** Exercise input follows **

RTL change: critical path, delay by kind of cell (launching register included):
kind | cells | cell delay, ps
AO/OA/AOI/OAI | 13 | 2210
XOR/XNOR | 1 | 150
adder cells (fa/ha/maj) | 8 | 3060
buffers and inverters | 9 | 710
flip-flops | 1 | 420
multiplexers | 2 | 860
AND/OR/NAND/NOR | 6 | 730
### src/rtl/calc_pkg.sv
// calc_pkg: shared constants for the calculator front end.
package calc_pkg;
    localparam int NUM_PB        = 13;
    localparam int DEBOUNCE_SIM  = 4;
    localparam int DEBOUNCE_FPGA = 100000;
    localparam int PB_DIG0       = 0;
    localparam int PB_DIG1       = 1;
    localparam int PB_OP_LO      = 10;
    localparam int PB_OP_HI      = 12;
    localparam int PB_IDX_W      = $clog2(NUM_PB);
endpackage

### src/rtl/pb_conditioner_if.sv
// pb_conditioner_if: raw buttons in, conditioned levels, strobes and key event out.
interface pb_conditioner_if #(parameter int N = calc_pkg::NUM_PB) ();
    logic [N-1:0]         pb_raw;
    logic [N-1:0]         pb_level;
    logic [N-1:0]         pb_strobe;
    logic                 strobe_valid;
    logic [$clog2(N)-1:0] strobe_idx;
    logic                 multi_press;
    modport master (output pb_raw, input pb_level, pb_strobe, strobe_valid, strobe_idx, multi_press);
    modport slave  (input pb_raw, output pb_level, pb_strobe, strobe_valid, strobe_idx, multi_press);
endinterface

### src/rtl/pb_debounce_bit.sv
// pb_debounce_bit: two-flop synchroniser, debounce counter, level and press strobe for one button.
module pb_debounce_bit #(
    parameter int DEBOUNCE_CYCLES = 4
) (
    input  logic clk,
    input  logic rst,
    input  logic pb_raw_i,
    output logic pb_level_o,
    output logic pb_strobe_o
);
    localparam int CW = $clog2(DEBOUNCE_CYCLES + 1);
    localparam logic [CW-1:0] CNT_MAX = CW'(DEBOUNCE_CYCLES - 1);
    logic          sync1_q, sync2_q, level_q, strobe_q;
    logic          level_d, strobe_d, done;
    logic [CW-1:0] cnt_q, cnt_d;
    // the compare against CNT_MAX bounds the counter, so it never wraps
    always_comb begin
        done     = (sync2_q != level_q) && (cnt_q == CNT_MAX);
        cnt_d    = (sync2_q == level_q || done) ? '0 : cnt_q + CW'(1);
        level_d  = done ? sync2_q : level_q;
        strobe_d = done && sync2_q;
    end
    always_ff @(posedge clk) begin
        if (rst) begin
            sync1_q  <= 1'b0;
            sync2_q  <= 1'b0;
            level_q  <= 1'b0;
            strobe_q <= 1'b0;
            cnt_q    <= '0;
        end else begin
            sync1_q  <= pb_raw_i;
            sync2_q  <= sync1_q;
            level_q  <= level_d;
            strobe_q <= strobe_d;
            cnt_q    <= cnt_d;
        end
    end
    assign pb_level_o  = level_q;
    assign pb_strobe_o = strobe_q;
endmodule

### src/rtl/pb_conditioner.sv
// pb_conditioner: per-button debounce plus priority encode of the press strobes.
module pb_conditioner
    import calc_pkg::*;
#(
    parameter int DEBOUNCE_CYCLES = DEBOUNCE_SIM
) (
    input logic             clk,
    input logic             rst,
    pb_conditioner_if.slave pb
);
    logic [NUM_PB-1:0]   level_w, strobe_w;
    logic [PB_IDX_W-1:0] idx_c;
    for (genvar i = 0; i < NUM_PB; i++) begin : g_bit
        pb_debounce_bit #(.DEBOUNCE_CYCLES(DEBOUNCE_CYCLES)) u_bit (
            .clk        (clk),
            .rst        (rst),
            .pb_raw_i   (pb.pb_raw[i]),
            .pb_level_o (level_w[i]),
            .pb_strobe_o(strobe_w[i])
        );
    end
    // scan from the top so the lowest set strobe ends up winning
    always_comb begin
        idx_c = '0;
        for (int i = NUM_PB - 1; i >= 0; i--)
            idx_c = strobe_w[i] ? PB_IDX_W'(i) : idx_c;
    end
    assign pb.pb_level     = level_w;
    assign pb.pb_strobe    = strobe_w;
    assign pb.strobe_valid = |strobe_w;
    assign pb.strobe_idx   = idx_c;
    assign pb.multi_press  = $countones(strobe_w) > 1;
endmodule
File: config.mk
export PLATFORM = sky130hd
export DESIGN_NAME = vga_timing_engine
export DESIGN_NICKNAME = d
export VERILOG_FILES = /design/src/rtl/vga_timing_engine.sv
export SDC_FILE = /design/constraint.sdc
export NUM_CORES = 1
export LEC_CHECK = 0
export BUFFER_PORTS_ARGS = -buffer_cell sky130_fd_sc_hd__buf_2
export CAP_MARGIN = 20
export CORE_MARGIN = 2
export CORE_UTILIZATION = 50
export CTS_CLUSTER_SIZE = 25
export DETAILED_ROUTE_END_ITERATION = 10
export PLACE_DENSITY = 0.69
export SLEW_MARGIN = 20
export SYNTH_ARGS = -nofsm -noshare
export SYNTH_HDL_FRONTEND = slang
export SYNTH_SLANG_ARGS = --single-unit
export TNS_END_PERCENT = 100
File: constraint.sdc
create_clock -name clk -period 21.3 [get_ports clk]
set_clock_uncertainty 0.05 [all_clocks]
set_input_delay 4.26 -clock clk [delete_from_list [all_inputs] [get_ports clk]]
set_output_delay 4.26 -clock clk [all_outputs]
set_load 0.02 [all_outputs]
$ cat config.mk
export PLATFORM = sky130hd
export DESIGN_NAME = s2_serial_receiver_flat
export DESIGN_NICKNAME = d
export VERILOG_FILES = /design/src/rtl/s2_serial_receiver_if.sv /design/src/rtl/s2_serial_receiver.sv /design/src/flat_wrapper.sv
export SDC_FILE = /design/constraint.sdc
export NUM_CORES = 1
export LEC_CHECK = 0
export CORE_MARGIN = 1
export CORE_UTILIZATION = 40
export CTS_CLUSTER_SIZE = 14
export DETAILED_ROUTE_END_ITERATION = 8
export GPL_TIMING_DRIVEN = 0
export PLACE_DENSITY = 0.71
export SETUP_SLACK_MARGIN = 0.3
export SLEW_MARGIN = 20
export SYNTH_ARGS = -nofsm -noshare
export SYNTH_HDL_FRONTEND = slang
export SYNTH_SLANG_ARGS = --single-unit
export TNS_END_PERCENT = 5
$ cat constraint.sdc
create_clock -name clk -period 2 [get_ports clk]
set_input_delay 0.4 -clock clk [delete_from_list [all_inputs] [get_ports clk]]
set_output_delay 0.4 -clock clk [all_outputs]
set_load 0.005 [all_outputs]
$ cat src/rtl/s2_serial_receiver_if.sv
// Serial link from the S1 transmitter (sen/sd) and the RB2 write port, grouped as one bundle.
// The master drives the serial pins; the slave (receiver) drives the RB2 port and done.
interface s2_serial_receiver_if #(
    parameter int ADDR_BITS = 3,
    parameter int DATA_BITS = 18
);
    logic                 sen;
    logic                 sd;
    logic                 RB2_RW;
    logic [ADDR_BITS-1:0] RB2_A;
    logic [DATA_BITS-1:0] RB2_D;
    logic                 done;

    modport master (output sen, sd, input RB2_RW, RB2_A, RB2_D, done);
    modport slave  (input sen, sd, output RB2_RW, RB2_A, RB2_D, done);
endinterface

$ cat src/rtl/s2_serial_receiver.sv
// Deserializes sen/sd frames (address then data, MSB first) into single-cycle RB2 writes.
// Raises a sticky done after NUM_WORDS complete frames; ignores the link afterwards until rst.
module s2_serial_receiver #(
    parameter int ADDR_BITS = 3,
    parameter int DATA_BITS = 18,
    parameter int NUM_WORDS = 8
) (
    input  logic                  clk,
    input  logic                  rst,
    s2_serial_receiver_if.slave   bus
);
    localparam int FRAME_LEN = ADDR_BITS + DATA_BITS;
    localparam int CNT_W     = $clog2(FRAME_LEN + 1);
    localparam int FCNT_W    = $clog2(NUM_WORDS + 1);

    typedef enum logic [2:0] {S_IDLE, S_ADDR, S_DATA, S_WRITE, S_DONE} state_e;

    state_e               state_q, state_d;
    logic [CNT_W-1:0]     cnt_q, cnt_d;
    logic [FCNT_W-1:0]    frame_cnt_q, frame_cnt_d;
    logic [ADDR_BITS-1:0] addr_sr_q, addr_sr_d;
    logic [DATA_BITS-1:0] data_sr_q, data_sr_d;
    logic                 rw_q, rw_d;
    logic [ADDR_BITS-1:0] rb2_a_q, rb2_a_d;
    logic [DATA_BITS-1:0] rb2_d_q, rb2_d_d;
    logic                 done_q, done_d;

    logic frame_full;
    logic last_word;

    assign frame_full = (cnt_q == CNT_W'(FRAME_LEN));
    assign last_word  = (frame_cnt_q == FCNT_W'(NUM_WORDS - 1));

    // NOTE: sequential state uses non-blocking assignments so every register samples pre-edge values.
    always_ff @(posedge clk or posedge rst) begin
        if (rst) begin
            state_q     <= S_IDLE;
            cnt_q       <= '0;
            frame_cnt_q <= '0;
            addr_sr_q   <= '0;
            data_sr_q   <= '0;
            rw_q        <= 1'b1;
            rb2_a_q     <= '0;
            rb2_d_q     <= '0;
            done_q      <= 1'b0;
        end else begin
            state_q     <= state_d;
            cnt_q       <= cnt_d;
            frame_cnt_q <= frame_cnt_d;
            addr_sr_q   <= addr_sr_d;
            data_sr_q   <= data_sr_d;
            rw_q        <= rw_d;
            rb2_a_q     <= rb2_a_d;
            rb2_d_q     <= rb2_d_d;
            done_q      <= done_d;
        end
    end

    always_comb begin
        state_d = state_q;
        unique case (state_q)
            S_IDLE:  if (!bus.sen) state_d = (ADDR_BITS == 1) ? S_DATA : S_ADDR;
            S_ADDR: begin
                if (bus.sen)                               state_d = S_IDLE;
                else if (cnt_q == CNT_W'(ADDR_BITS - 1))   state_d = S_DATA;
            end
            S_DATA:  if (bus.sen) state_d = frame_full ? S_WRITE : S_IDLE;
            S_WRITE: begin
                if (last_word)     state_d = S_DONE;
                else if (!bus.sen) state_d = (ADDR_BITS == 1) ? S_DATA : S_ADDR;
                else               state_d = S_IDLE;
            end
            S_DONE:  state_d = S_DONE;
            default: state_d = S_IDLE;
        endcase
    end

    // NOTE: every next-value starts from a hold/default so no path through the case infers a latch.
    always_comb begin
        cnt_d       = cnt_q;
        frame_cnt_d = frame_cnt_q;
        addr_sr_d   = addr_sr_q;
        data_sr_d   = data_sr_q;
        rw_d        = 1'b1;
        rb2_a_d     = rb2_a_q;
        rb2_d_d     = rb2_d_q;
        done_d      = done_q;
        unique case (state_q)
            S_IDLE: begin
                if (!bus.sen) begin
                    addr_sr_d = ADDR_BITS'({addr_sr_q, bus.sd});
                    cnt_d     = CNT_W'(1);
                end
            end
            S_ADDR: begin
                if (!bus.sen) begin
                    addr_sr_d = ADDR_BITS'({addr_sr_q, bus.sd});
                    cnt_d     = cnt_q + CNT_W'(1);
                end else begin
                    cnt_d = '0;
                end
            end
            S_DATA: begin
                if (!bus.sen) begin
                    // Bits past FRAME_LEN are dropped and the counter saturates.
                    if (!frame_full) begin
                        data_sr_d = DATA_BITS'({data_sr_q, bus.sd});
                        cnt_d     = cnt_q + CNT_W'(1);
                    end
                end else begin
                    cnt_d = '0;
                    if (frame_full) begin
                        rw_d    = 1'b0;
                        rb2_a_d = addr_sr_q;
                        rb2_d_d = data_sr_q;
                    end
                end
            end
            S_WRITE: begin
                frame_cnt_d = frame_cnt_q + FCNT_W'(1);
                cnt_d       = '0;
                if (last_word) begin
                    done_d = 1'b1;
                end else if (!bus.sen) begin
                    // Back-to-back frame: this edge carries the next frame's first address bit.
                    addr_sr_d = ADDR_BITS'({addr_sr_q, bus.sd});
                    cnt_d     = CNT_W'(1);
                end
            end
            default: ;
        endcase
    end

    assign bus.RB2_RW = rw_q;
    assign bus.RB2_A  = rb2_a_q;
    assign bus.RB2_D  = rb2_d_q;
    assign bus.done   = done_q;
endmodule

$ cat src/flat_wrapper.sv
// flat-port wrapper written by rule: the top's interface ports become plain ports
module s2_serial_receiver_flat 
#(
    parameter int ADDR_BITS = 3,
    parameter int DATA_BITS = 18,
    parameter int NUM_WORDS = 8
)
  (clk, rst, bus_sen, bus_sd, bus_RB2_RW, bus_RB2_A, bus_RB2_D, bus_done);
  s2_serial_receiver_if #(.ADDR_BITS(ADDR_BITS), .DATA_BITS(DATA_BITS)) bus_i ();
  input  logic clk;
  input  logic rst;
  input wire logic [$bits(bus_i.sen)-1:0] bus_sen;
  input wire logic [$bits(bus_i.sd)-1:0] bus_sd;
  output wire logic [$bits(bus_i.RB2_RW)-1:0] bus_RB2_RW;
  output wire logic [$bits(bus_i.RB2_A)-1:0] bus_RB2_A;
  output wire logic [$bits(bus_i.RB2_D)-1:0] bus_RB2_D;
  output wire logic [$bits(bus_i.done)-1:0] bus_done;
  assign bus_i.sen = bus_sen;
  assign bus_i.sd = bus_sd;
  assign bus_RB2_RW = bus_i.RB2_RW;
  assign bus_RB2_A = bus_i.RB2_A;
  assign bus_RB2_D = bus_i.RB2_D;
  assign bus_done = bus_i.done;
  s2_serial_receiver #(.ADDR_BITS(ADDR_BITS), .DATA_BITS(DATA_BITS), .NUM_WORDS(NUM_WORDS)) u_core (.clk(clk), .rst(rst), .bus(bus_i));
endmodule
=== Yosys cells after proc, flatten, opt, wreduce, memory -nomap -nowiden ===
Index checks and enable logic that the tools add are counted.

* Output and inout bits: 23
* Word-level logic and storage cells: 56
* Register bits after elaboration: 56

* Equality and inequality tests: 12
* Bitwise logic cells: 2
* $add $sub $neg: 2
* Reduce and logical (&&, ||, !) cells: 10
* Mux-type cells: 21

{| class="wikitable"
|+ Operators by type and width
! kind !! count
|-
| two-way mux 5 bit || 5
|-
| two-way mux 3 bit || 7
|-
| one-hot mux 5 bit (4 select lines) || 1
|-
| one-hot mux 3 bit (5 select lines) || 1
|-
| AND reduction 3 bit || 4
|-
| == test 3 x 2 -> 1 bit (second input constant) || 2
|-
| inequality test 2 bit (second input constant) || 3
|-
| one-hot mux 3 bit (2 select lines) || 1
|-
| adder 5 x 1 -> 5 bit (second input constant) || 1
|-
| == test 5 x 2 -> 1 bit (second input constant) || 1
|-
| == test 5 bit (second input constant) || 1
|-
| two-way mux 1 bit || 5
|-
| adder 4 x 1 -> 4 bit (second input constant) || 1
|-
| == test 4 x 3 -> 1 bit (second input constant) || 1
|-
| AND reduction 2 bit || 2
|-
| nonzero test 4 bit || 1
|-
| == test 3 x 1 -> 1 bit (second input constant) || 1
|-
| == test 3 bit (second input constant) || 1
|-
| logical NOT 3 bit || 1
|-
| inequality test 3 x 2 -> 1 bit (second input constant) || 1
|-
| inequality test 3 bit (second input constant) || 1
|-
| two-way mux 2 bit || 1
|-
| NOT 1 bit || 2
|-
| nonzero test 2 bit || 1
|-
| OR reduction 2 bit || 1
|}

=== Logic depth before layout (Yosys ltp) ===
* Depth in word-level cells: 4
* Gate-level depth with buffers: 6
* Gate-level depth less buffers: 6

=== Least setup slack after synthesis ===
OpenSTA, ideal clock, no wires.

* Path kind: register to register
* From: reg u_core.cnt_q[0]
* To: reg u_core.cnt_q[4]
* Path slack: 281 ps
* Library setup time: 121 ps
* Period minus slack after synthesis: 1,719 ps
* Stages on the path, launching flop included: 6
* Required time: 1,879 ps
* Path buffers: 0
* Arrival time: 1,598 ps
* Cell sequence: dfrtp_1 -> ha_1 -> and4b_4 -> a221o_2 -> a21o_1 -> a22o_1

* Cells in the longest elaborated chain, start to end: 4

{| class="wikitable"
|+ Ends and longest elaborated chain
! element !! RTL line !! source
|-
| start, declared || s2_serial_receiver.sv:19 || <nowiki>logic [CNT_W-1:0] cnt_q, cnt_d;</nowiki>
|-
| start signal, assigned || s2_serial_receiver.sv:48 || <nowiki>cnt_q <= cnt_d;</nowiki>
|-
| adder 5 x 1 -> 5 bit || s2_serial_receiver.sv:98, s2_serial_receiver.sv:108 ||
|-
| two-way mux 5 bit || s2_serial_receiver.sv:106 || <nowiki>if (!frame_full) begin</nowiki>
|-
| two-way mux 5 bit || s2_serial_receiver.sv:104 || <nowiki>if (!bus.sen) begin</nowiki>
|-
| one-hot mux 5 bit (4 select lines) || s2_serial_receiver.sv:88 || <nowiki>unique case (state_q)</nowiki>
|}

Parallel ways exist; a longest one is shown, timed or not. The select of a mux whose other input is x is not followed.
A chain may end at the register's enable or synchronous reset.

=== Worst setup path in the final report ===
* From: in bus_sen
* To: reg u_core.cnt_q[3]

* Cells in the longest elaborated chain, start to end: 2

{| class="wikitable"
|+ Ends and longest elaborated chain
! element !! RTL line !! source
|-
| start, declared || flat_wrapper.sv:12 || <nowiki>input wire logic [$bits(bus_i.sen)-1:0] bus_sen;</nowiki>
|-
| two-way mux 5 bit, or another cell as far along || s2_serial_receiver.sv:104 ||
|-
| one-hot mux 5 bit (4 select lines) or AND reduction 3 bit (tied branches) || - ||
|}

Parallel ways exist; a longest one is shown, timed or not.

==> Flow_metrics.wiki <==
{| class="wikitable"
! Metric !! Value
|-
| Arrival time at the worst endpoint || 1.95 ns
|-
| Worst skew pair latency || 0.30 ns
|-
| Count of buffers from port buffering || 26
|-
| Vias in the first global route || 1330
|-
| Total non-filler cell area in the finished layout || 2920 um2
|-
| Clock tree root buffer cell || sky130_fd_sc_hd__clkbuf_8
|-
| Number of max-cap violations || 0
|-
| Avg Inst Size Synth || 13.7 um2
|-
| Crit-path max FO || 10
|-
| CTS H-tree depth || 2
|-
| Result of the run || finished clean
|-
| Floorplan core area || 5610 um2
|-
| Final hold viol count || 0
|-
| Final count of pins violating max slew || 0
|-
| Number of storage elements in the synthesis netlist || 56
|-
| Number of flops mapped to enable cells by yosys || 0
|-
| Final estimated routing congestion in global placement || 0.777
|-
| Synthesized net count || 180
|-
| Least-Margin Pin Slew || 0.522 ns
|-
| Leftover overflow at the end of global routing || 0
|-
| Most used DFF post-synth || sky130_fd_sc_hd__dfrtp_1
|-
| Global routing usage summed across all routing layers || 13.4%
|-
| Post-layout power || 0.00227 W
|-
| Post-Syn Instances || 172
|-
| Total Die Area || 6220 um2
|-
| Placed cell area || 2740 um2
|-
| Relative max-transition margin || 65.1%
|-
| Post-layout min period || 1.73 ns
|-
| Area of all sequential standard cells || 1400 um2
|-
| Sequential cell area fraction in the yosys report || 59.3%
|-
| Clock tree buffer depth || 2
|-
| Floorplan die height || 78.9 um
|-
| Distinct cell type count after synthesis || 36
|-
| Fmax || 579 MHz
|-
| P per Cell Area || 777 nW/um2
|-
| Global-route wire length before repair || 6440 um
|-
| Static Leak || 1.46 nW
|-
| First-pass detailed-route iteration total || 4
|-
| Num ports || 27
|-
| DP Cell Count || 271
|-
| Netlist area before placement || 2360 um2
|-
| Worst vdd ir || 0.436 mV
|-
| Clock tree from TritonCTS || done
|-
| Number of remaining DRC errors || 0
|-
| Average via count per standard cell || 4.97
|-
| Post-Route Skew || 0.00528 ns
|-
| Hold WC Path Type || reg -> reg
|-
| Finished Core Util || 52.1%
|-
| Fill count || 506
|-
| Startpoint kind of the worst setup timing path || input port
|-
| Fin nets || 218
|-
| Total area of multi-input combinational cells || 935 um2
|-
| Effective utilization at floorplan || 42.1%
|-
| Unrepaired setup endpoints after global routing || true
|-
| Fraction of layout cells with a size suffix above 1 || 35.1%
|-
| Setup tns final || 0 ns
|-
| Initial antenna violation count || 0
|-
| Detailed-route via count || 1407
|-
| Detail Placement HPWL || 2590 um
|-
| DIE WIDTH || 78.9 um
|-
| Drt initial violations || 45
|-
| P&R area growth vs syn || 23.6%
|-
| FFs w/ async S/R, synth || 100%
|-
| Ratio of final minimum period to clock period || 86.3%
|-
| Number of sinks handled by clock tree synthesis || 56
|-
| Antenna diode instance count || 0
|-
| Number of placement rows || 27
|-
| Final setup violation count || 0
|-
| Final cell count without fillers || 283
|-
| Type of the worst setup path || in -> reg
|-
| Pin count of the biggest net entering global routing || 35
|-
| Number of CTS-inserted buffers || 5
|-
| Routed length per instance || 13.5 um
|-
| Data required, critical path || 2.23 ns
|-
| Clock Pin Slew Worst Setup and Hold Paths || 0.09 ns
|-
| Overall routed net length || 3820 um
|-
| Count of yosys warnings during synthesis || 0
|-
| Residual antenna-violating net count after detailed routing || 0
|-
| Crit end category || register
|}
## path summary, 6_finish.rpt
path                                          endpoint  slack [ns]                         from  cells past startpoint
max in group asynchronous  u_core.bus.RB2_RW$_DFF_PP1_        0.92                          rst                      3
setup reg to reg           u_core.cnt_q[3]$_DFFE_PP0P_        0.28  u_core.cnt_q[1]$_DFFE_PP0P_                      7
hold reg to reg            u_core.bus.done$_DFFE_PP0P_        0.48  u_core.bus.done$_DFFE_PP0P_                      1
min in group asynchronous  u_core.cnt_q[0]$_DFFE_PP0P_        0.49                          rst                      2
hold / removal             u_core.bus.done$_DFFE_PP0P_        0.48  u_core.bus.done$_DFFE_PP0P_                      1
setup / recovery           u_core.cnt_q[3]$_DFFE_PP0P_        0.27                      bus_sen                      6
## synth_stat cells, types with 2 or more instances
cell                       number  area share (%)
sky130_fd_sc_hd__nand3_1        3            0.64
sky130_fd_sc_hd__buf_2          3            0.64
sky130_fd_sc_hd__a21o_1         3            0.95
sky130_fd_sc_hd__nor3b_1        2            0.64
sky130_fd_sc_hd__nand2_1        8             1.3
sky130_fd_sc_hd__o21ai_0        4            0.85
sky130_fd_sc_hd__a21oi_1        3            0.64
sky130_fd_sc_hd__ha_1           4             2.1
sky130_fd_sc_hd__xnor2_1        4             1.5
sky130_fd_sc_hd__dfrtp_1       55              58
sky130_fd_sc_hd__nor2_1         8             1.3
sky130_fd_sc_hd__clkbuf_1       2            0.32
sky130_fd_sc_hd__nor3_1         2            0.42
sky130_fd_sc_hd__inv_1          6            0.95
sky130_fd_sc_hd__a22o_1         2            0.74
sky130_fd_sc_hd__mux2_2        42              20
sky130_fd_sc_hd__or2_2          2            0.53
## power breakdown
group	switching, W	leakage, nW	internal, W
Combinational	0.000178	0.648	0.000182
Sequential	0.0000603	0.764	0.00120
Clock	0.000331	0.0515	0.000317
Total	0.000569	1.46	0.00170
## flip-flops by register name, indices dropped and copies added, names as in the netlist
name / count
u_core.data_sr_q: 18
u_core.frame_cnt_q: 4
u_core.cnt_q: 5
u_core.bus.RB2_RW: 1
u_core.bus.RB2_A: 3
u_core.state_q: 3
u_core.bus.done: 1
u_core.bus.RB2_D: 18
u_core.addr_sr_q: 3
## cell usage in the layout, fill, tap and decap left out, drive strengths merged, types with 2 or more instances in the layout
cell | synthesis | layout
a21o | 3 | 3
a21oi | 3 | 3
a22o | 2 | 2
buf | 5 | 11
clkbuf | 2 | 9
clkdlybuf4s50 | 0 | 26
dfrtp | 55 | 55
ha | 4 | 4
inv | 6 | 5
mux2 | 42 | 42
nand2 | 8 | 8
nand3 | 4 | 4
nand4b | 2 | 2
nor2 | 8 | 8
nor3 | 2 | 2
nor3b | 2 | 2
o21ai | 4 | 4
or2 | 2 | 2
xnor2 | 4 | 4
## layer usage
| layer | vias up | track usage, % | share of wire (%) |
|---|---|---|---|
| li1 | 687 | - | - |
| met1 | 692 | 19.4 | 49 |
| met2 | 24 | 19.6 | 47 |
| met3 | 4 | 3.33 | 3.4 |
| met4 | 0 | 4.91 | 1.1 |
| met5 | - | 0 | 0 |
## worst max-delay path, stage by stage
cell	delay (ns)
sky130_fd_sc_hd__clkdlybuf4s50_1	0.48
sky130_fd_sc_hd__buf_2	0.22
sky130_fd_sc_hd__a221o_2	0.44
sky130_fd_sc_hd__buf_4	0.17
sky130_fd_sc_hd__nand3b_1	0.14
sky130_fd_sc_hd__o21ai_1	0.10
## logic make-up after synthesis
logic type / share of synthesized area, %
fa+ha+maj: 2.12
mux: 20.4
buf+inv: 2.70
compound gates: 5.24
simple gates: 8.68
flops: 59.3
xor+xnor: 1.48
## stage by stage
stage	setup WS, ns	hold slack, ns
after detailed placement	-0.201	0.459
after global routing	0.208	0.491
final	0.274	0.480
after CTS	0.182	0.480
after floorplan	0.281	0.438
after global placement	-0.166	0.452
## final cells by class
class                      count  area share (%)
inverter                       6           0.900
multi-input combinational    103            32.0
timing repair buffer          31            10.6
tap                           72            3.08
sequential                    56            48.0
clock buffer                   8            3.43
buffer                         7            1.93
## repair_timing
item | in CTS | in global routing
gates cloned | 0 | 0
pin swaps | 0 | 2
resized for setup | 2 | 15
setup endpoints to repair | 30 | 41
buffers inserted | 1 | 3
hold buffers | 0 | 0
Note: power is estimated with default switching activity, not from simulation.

** End of Exercise input **

What you will do: Pick every line of the data that includes the string "asynchronous".

Answer for this exercise:
max in group asynchronous  u_core.bus.RB2_RW$_DFF_PP1_        0.92                          rst                      3
min in group asynchronous  u_core.cnt_q[0]$_DFFE_PP0P_        0.49                          rst                      2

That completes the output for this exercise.